Our roundup dished below:
Jay Porter of the now-closed farm-to-table joint The Linkery has been garnering national attention after writing a series of blog posts on tipping. The Linkery instituted a no-tipping policy back in 2006. Instead, customers would find an 18 percent service charge as part of the bill. That policy, Porter argues, made the business more profitable.
“When we switched from tipping to a service charge, our food improved, probably because our cooks were being paid more and didn’t feel taken for granted. In turn, business improved, and within a couple of months, our server team was making more money than it had under the tipped system. The quality of our service also improved,” he writes.
From fair wages for Florida’s tomato pickers, or paid sick days for restaurant workers, the way employees are compensated is a hot industry topic — one Porter tapped into. While I applaud him for that, I can’t help but wonder if his argument would have been more powerful if the restaurant was still open and thriving.
Yesterday I covered a story for TakePart on a pilot study that suggests urban gardeners who create bee-friendly gardens from plants they’re purchasing at big box stores like Lowe’s and Home Depot may be doing more harm to local bees than good. It turns out that just over half the plants tested showed traces of neonicotinoids. That’s a class of insecticide that has been linked to bee deaths, (and some say it’s impacting bird and marine life as well) although Bayer Crop Science, a manufacturer of neonicotinoids, adamantly disagrees with the connection, or that there’s even been a decline in bee populations worldwide.
What is clear is that when it comes to what’s happening to bees, it’s complicated. So far, there’s no single answer to explain why beekeepers have been experiencing widepsread colony collapse disorder. One local beekeeper, Alan Mikolich, told me he lost 70 percent of his hives between the end of summer last year and February 2013. That amounted to nearly 500 hives, with 30,000-40,000 bees in a colony. Ouch. The problem for Mikolich isn’t neonicotinoids, however. It’s Varroa mites, and he’s busy trying to figure out the right treatment for his sweet bees.
Bee declines are a topic that has everyone from scientists to environmentalists to farmers very concerned. And as an agricultural county, it’s a topic that could hit San Diego close to home should things get worse.
Theresa Sinicrope Talley, the wetlands ecologist we told you about a few weeks ago, isn’t just trying to restore local native clams, she’s also trying to preserve local fishermen.

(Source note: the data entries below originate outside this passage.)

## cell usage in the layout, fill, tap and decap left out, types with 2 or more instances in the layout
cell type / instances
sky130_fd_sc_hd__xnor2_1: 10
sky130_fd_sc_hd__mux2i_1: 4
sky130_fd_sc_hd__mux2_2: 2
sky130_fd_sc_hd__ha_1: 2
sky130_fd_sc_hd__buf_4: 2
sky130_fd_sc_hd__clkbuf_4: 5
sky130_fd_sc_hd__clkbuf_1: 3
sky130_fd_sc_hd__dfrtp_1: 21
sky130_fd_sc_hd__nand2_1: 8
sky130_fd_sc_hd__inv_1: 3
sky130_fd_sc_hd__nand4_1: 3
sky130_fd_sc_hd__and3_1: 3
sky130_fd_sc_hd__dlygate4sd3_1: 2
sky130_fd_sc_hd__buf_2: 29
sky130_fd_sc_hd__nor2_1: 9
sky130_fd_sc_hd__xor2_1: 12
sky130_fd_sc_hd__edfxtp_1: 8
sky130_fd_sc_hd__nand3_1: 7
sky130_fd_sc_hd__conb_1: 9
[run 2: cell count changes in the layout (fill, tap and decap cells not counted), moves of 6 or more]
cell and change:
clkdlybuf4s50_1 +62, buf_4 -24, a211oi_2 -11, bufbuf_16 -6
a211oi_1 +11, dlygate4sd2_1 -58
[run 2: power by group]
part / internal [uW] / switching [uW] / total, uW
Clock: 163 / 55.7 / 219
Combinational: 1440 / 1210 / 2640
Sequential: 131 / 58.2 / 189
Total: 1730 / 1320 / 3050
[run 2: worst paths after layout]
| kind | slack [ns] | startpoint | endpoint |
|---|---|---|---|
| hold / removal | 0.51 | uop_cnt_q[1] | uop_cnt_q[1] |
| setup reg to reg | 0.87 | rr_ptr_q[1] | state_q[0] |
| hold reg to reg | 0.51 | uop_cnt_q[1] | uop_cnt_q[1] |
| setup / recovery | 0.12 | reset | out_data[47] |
<file path="config.mk">
export PLATFORM = sky130hd
export DESIGN_NAME = hazard_ctrl_flat
export DESIGN_NICKNAME = d
export VERILOG_FILES = /design/src/rtl/hazard_ctrl_if.sv /design/src/rtl/hazard_ctrl.sv /design/src/flat_wrapper.sv
export SDC_FILE = /design/constraint.sdc
export NUM_CORES = 1
export LEC_CHECK = 0
export ABC_CLOCK_PERIOD_IN_PS = 3100
export CAP_MARGIN = 20
export CORE_MARGIN = 4
export CORE_UTILIZATION = 45
export CTS_CLUSTER_SIZE = 12
export DETAILED_ROUTE_END_ITERATION = 12
export PLACE_DENSITY = 0.73
export SYNTH_ARGS = -nofsm -noshare
export SYNTH_HDL_FRONTEND = slang
export SYNTH_SLANG_ARGS = --single-unit
</file>
<file path="constraint.sdc">
create_clock -name clk -period 3.1 [get_ports clk]
set_input_delay 0.31 -clock clk [delete_from_list [all_inputs] [get_ports clk]]
set_output_delay 0.31 -clock clk [all_outputs]
set_load 0.05 [all_outputs]
</file>
[src/rtl/rt_lsu_mem_bridge_if.sv]
// Request/response and RAM-port bundle for the RT-Core load/store bridge.
// The bridge connects through the slave view. The core/RAM side uses the master view.
interface rt_lsu_mem_bridge_if #(
    parameter int ADDR_WIDTH = 32
) ();
    logic                  req_valid;
    logic                  req_ready;
    logic                  req_we;
    logic [1:0]            req_size;
    logic                  req_unsigned;
    logic [ADDR_WIDTH-1:0] req_addr;
    logic [31:0]           req_wdata;

    logic                  resp_valid;
    logic [31:0]           resp_rdata;
    logic [1:0]            resp_err_code;

    logic                  mem_en;
    logic                  mem_we;
    logic [ADDR_WIDTH-1:0] mem_addr;
    logic [31:0]           mem_wdata;
    logic [31:0]           mem_rdata;
    logic                  mem_ready;
    logic                  mem_error;

    modport slave (
        input  req_valid, req_we, req_size, req_unsigned, req_addr, req_wdata,
        input  mem_rdata, mem_ready, mem_error,
        output req_ready, resp_valid, resp_rdata, resp_err_code,
        output mem_en, mem_we, mem_addr, mem_wdata
    );

    modport master (
        output req_valid, req_we, req_size, req_unsigned, req_addr, req_wdata,
        output mem_rdata, mem_ready, mem_error,
        input  req_ready, resp_valid, resp_rdata, resp_err_code,
        input  mem_en, mem_we, mem_addr, mem_wdata
    );
endinterface
[config.mk]
export PLATFORM = sky130hd
export DESIGN_NAME = usb_cmd_responder
export DESIGN_NICKNAME = d
export VERILOG_FILES = /design/src/rtl/usb_cmd_pkg.sv /design/src/rtl/usb_cmd_tx_pack.sv /design/src/rtl/usb_cmd_responder.sv
export SDC_FILE = /design/constraint.sdc
export NUM_CORES = 1
export LEC_CHECK = 0
export ABC_AREA = 1
export ABC_CLOCK_PERIOD_IN_PS = 3250
export BUFFER_PORTS_ARGS = -buffer_cell sky130_fd_sc_hd__buf_2
export CAP_MARGIN = 10
export CORE_MARGIN = 3
export CORE_UTILIZATION = 28
export DETAILED_ROUTE_END_ITERATION = 7
export PLACE_DENSITY = 0.54
export SYNTH_ARGS = -nofsm -noshare
export SYNTH_HDL_FRONTEND = slang
export SYNTH_SLANG_ARGS = --single-unit
[constraint.sdc]
create_clock -name CLK -period 3.25 [get_ports CLK]
set_clock_uncertainty 0.15 [all_clocks]
set_input_delay 0.65 -clock CLK [delete_from_list [all_inputs] [get_ports CLK]]
set_output_delay 0.65 -clock CLK [all_outputs]
set_load 0.02 [all_outputs]
[src/rtl/usb_cmd_pkg.sv]
// Shared definitions for the USB command responder: opcodes, status codes,
// word field positions and the control FSM state encoding.
package usb_cmd_pkg;

  localparam logic [7:0] OP_WRITE = 8'h01;
  localparam logic [7:0] OP_READ  = 8'h02;
  localparam logic [7:0] OP_PING  = 8'h03;

  localparam logic [7:0] ST_OK      = 8'h00;
  localparam logic [7:0] ST_BADOP   = 8'h01;
  localparam logic [7:0] ST_TIMEOUT = 8'h02;
  localparam logic [7:0] ST_BADTAG  = 8'h03;

  localparam int RSV_MSB = 39;
  localparam int RSV_LSB = 36;
  localparam int TAG_MSB = 35;
  localparam int TAG_LSB = 32;
  localparam int PAY_MSB = 31;
  localparam int PAY_LSB = 0;

  typedef enum logic [3:0] {
    S_IDLE,
    S_HDR_RD,
    S_DECODE,
    S_WR_RD,
    S_WR_EXEC,
    S_RD_REQ,
    S_RD_WAIT,
    S_RD_PUSH,
    S_ACK
  } state_t;

  // Header payload layout: opcode, start address, word count.
  typedef struct packed {
    logic [7:0]  op;
    logic [15:0] addr;
    logic [7:0]  cnt;
  } hdr_t;

  function automatic logic [7:0] sat8(input logic [8:0] v);
    return v[8] ? 8'hFF : v[7:0];
  endfunction

endpackage

[src/rtl/usb_cmd_tx_pack.sv]
// Builds the 40-bit TX word from tag and payload, and freezes it while the
// TX FIFO back-pressures so the word cannot change before it is accepted.
module usb_cmd_tx_pack
  import usb_cmd_pkg::*;
(
  input  logic        clk,
  input  logic        rst,
  input  logic        tx_req,
  input  logic [3:0]  tag,
  input  logic [31:0] payload,
  input  logic        tx_full,
  output logic [39:0] tx_data,
  output logic        tx_we
);

  logic [39:0] word_now;
  logic [39:0] word_q;
  logic        held_q;

  assign word_now = {4'h0, tag, payload};
  assign tx_we    = tx_req & ~tx_full;
  assign tx_data  = held_q ? word_q : (tx_req ? word_now : '0);

  // First stalled cycle captures the word; it is replayed until accepted.
  always_ff @(posedge clk) begin
    if (rst) begin
      held_q <= 1'b0;
      word_q <= '0;
    end else if (!tx_req || tx_we) begin
      held_q <= 1'b0;
    end else if (!held_q) begin
      held_q <= 1'b1;
      word_q <= word_now;
    end
  end

endmodule

[src/rtl/usb_cmd_responder.sv]
// Consumes host command frames from the RX FIFO, executes them on the
// internal register bus and returns read data plus an ack word on the TX FIFO.
module usb_cmd_responder
  import usb_cmd_pkg::*;
#(
  parameter int         RD_TIMEOUT = 64,
  parameter logic [7:0] ACK_MARK   = 8'hA5
) (
  input  logic        CLK,
  input  logic        RST,
  input  logic [3:0]  Communication_Number,
  input  logic [39:0] RX_FIFO_Data,
  input  logic        RX_FIFO_EMPTY,
  output logic        RX_FIFO_RE,
  output logic [39:0] TX_FIFO_Data,
  output logic        TX_FIFO_WE,
  input  logic        TX_FULL,
  output logic [15:0] REG_ADDR,
  output logic [31:0] REG_WDATA,
  output logic        REG_WE,
  output logic        REG_RE,
  input  logic [31:0] REG_RDATA,
  input  logic        REG_RVALID,
  output logic        BUSY
);

  localparam int             WCW       = (RD_TIMEOUT > 2) ? $clog2(RD_TIMEOUT) : 1;
  localparam logic [WCW-1:0] WAIT_LAST = WCW'(RD_TIMEOUT - 1);

  state_t         state_q, state_d;
  hdr_t           hdr_in;
  logic [3:0]     tag_in;
  logic           tag_ok_in;
  logic [7:0]     dec_status;
  logic [7:0]     op_q, n_q, st_q;
  logic [15:0]    base_q;
  logic           tag_ok_q;
  logic [8:0]     cnt_q, cnt_inc;
  logic           last_item;
  logic [WCW-1:0] wcnt_q;
  logic [31:0]    rdata_q;
  logic [15:0]    reg_addr_q;
  logic [31:0]    reg_wdata_q;
  logic           reg_we_q, reg_re_q;
  logic           tx_req, tx_we;
  logic [31:0]    tx_payload, ack_payload;
  logic           unused_rsvd;

  assign hdr_in      = hdr_t'(RX_FIFO_Data[PAY_MSB:PAY_LSB]);
  assign tag_in      = RX_FIFO_Data[TAG_MSB:TAG_LSB];
  assign unused_rsvd = ^RX_FIFO_Data[RSV_MSB:RSV_LSB];
  assign tag_ok_in   = (tag_in == Communication_Number);
  assign cnt_inc     = cnt_q + 9'd1;
  assign last_item   = (cnt_inc == {1'b0, n_q});
  assign ack_payload = {op_q, st_q, sat8(cnt_q), ACK_MARK};

  assign BUSY       = (state_q != S_IDLE);
  assign REG_ADDR   = reg_addr_q;
  assign REG_WDATA  = reg_wdata_q;
  assign REG_WE     = reg_we_q;
  assign REG_RE     = reg_re_q;
  assign TX_FIFO_WE = tx_we;

  // Tag is judged before opcode, so a foreign frame never reports BADOP.
  always_comb begin
    dec_status = ST_BADOP;
    if (!tag_ok_in)
      dec_status = ST_BADTAG;
    else if (hdr_in.op == OP_WRITE || hdr_in.op == OP_READ || hdr_in.op == OP_PING)
      dec_status = ST_OK;
  end

  always_comb begin
    state_d    = state_q;
    RX_FIFO_RE = 1'b0;
    tx_req     = 1'b0;
    tx_payload = rdata_q;
    case (state_q)
      S_IDLE:    if (!RX_FIFO_EMPTY) state_d = S_HDR_RD;
      S_HDR_RD: begin
        if (!RX_FIFO_EMPTY) begin
          RX_FIFO_RE = 1'b1;
          state_d    = S_DECODE;
        end
      end
      S_DECODE: begin
        // A mistagged WRITE still drains its data words.
        if (hdr_in.op == OP_WRITE && dec_status != ST_BADOP && hdr_in.cnt != 8'd0)
          state_d = S_WR_RD;
        else if (hdr_in.op == OP_READ && dec_status == ST_OK && hdr_in.cnt != 8'd0)
          state_d = S_RD_REQ;
        else
          state_d = S_ACK;
      end
      S_WR_RD: begin
        if (!RX_FIFO_EMPTY) begin
          RX_FIFO_RE = 1'b1;
          state_d    = S_WR_EXEC;
        end
      end
      S_WR_EXEC: state_d = last_item ? S_ACK : S_WR_RD;
      S_RD_REQ:  state_d = S_RD_WAIT;
      S_RD_WAIT: begin
        if (REG_RVALID)
          state_d = S_RD_PUSH;
        else if (wcnt_q == WAIT_LAST)
          state_d = S_ACK;
      end
      S_RD_PUSH: begin
        tx_req = 1'b1;
        if (tx_we) state_d = last_item ? S_ACK : S_RD_REQ;
      end
      S_ACK: begin
        tx_req     = 1'b1;
        tx_payload = ack_payload;
        if (tx_we) state_d = S_IDLE;
      end
      default:   state_d = S_IDLE;
    endcase
  end

  // Register-bus strobes are registered, so they appear one cycle after the
  // state that issues them; the read wait counter starts at the REG_RE cycle.
  always_ff @(posedge CLK) begin
    if (RST) begin
      state_q     <= S_IDLE;
      op_q        <= '0;
      n_q         <= '0;
      st_q        <= '0;
      base_q      <= '0;
      tag_ok_q    <= 1'b0;
      cnt_q       <= '0;
      wcnt_q      <= '0;
      rdata_q     <= '0;
      reg_addr_q  <= '0;
      reg_wdata_q <= '0;
      reg_we_q    <= 1'b0;
      reg_re_q    <= 1'b0;
    end else begin
      state_q  <= state_d;
      reg_we_q <= 1'b0;
      reg_re_q <= 1'b0;
      case (state_q)
        S_DECODE: begin
          op_q     <= hdr_in.op;
          base_q   <= hdr_in.addr;
          n_q      <= hdr_in.cnt;
          tag_ok_q <= tag_ok_in;
          st_q     <= dec_status;
          cnt_q    <= '0;
        end
        S_WR_EXEC: begin
          if (tag_ok_q) begin
            reg_we_q    <= 1'b1;
            reg_addr_q  <= base_q + {8'h00, cnt_q[7:0]};
            reg_wdata_q <= RX_FIFO_Data[PAY_MSB:PAY_LSB];
          end
          cnt_q <= cnt_inc;
        end
        S_RD_REQ: begin
          reg_re_q   <= 1'b1;
          reg_addr_q <= base_q + {8'h00, cnt_q[7:0]};
          wcnt_q     <= '0;
        end
        S_RD_WAIT: begin
          if (REG_RVALID)
            rdata_q <= REG_RDATA;
          else if (wcnt_q == WAIT_LAST)
            st_q <= ST_TIMEOUT;
          else
            wcnt_q <= wcnt_q + 1'b1;
        end
        S_RD_PUSH: if (tx_we) cnt_q <= cnt_inc;
        default: ;
      endcase
    end
  end

  usb_cmd_tx_pack u_tx_pack (
    .clk     (CLK),
    .rst     (RST),
    .tx_req  (tx_req),
    .tag     (Communication_Number),
    .payload (tx_payload),
    .tx_full (TX_FULL),
    .tx_data (TX_FIFO_Data),
    .tx_we   (tx_we)
  );

endmodule

==> impl_metrics.tcl <==
set metrics [dict create \
    first_pass_iters 5 \
    grt_max_degree 78 \
    multi_input_area_sq_um 3650 \
    maxCapViolations 0 \
    cts_root_buf "clkbuf_16" \
    slew_violations 0 \
    worst-setup-path-type "flip-flop to output pin" \
    antenna_found_initial 2 \
    power_density_nw_per_um2 481 \
    numCtsBuffers 17 \
    clk_latency_ns 0.43 \
    hold_path_depth 2 \
    cts_tree "built" \
    cts.path.max_buffers 2 \
    setup_tns_ns 0 \
    syn-cell-area_sq_um 7950 \
    yosys_warnings 0 \
    slew_headroom_pct 52.7 \
    final_nets 1349 \
    fp.dieW_um 174 \
    grt_usage_pct 14.9 \
    globalplace.congestion 0.816 \
    rsz0062_at_grt "no" \
    drcViolationCount 0 \
    ir_drop_v 0.000301 \
    arrival_ns 2.23 \
    synth_top_cells_by_area "dfxtp_1 (44%), a21oi_1 (10%), nand2_1 (10%), o21ai_0 (8.3%), inv_1 (6.5%)" \
    layout_commonest_cell "nand2_1" \
    fin_cells 1649 \
    rows 61 \
    clkTransAtPathRegs_ns 0.08 \
    wl_per_cell_um 13.8 \
    dp_cells 1615 \
    cp-end-kind "output pin" \
    die_h_um 174 \
    synth_top_area_cell "dfxtp_1" \
    path_cells "inv_1 > nor2_2 > inv_2 > nor2_4 > nor2_1 > nor2_4 > inv_2 > o22ai_1 > buf_2" \
    post-route-period-util_pct 93.2 \
    io_pins 174 \
    hold_violations 0 \
    numClockSinks 173 \
    cpPeakStageDelay_ns 0.36 \
    hold_start "u_tx_pack.word_q[21]" \
    final_layout_size_suffix_gt1_share_pct 19.1 \
    ys_types 43 \
    hold-worst-slack_ns 0.297 \
    floorplan.initialDensity_pct 28.5 \
    via_per_inst 4.52 \
    setup_viol 0 \
    grt_pass1_vias 6996 \
    crit_path_top_delay_cell "dfxtp_1" \
    synth_top_area_share_pct 43.6 \
    synth.avg_cell_area_sq_um 7.09 \
    regArea_sq_um 3460 \
    htreeDepth 4 \
    num_vias 7460 \
    netlist_instances 1121 \
    power.leakage_nw 4.16 \
    postRouteAntennaNets 0 \
    max_slew.worst_pin.slew_ns 0.709 \
    die-area_sq_um 30400 \
    synth_ff_type "dfxtp_1" \
    hold_class "flip-flop to flip-flop" \
    first_iter_violations 460 \
    most-common-layout-cells "nand2_1 (212), dfxtp_1 (173), buf_2 (165)" \
    status "finished, final reports clean" \
    reg2regPathDepth 12 \
    dpl.hpwl_um 16200 \
    fill_cells 3036 \
    synth-seq-cells 173 \
    cts_resized 0 \
    r2r_slack_ns 0.63 \
    start_kind "flip-flop" \
    ys_async_sr_fraction_pct 0 \
    reg2reg_from "cnt_q[0]" \
    reg2reg_to "REG_ADDR[12]" \
    holdPathEnd "u_tx_pack.word_q[21]" \
    grt_pass1_wl_um 36900 \
    fmax_mhz 330 \
    ys_seq_area_share_pct 43.6 \
    grt-ovfl-total 0 \
    crit_required_ns 2.45 \
    cp_max_fo 17 \
    syn_to_final_growth_pct 22.2 \
    synth_edf_count 0 \
    io_buffers 165 \
    period_minus_slack_ns 3.03 \
    core_area_sq_um 27900 \
    drt-total-wl_um 22800 \
]
-- layer usage --
metal	routed length (um)	share of wire [%]	vias to the layer above	track usage [%]
li1	-	-	3926	-
met1	11500	50	3347	21.3
met2	9860	43	158	22.4
met3	1070	4.7	27	3.10
met4	388	1.7	2	4.62
met5	13	0.057	-	0
-- synthesized netlist by cell type, types with 11 or more instances --
master and count:
a21oi_1 160, buf_2 17, clkbuf_1 38, dfxtp_1 173, inv_1 138, nand2_1 213, nand3_1 30, nor2_1 88
nor3_1 12, o21a_1 11, o21ai_0 132, o22ai_1 17
-- where the power goes --
| group | total, W | switching (W) | internal [W] |
|---|---|---|---|
| clock network | 0.00217 | 0.000990 | 0.00118 |
| registers | 0.00219 | 0.0000289 | 0.00216 |
| logic | 0.000308 | 0.000202 | 0.000106 |
-- flip-flops by register name, summed over array words and instances, names as in the netlist --
signal and count:
n_q 8, st_q 2, REG_WE 1, REG_WDATA 32
rdata_q 32, REG_ADDR 16, op_q 8, state_q 4
cnt_q 9, u_tx_pack.held_q 1, wcnt_q 6, u_tx_pack.word_q 36
tag_ok_q 1, REG_RE 1, base_q 16
-- how the worst max path moves through the flow --
stage,end,from,slack [ns]
2_1_floorplan,TX_FIFO_Data[18],state_q[2],0.89
3_3_place_gp,TX_FIFO_Data[28],state_q[2],0.55
3_5_place_dp,TX_FIFO_Data[28],state_q[2],0.55
4_1_cts,TX_FIFO_Data[28],state_q[2],0.05
5_1_grt,TX_FIFO_Data[2],state_q[2],0.01
6_report,TX_FIFO_Data[28],state_q[2],0.22
-- cells by family (layout without fill, tap and decap cells) --
| group | Yosys count | after routing | synth area share [%] |
|---|---|---|---|
| adders and majority gates | 11 | 11 | 1.83 |
| xor gates and xnor gates | 10 | 10 | 1.10 |
| DFF | 173 | 173 | 43.6 |
| and+or+nand+nor | 369 | 369 | 19.7 |
| AOI/OAI and AO/OA | 345 | 345 | 23.1 |
| buffers and inverters | 212 | 358 | 10.6 |
| other | 1 | 5 | 0.0472 |
-- critical path: cells and delay by family, from the launching register on --
family	cells	cell delay, ns
AOI/OAI and AO/OA	1	0.23
DFF	1	0.36
and+or+nand+nor	4	0.62
buffers and inverters	4	0.57
-- stage by stage --
step	worst slack [ns]	area [sq um]	util, %	power [W]
2_1_floorplan	0.888	7960	-	0.00242
3_3_place_gp	0.550	9080	32.6	0.00255
3_5_place_dp	0.546	9080	32.6	0.00255
4_1_cts	0.0538	9700	34.8	0.00474
5_1_grt	0.00962	9710	34.9	0.00486
6_report	0.220	9710	34.9	0.00467
-- final cells by class --
cell class / count / area share (%)
clock buffer: 17 / 4.38
tap: 378 / 4.87
sequential: 173 / 35.7
multi-input combinational: 739 / 37.6
timing repair buffer: 179 / 9.71
antenna: 1 / 0.0258
clock inverter: 15 / 2.07
inverter: 147 / 5.68
-- timing repair --
item,in CTS,in global routing
hold buffers,0,0
setup endpoints to repair,0,27
setup buffers,0,1
hold endpoints to repair,0,0
(Power assumes the default switching activity.)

“As you know, there are currently two dockside fish markets proposed for San Diego Bay: near Tuna Harbor and Driscoll’s Wharf,” she said in an email. Talley and a colleague are hosting an event on Saturday, Sept. 7 to raise public awareness of local seafood. There will be tasting stations to sample local seafood, and informational booths so attendees can interact with scientists, nutritionists, fisherman and aquaculturists. But it’s also an opportunity for Talley to collect data.
“This event is part of our study to evaluate the demand for local fish and shellfish among locavores, people already on board with the slow-foods movement; and the city’s East African community, which is interested in reconnecting with it’s traditional healthy dietary habits,” she says. The event will run from 1:30 to 4:30 p.m. at Ruocco Park, 585 Harbor Ln. Participants must register ahead of time. If you want to see a permanent fish market in San Diego, this is a good place to get heard.
And best for last. Yes, San Diego is a craft-beer town, but if you’ve ever sipped at places like Craft and Commerce, Polite Provisions or Cusp, then you know there’s a skillful and thriving cocktail scene here too. This weekend’s Tiki Oasis at the Crowne Plaza is especially for the rum lovers out there, but don’t be fooled. It’s not just music and delicious Zombies. There are plenty of classes too. Taming of American Moonshine taught by local spirits expert Matthew Rowley, and History of the American Cocktail caught my attention, but maybe “How to Throw a Mid-Century Tiki Patio Party” is more for you. Online sales have ended, but for most classes, tickets will be available at the door. Mahalo.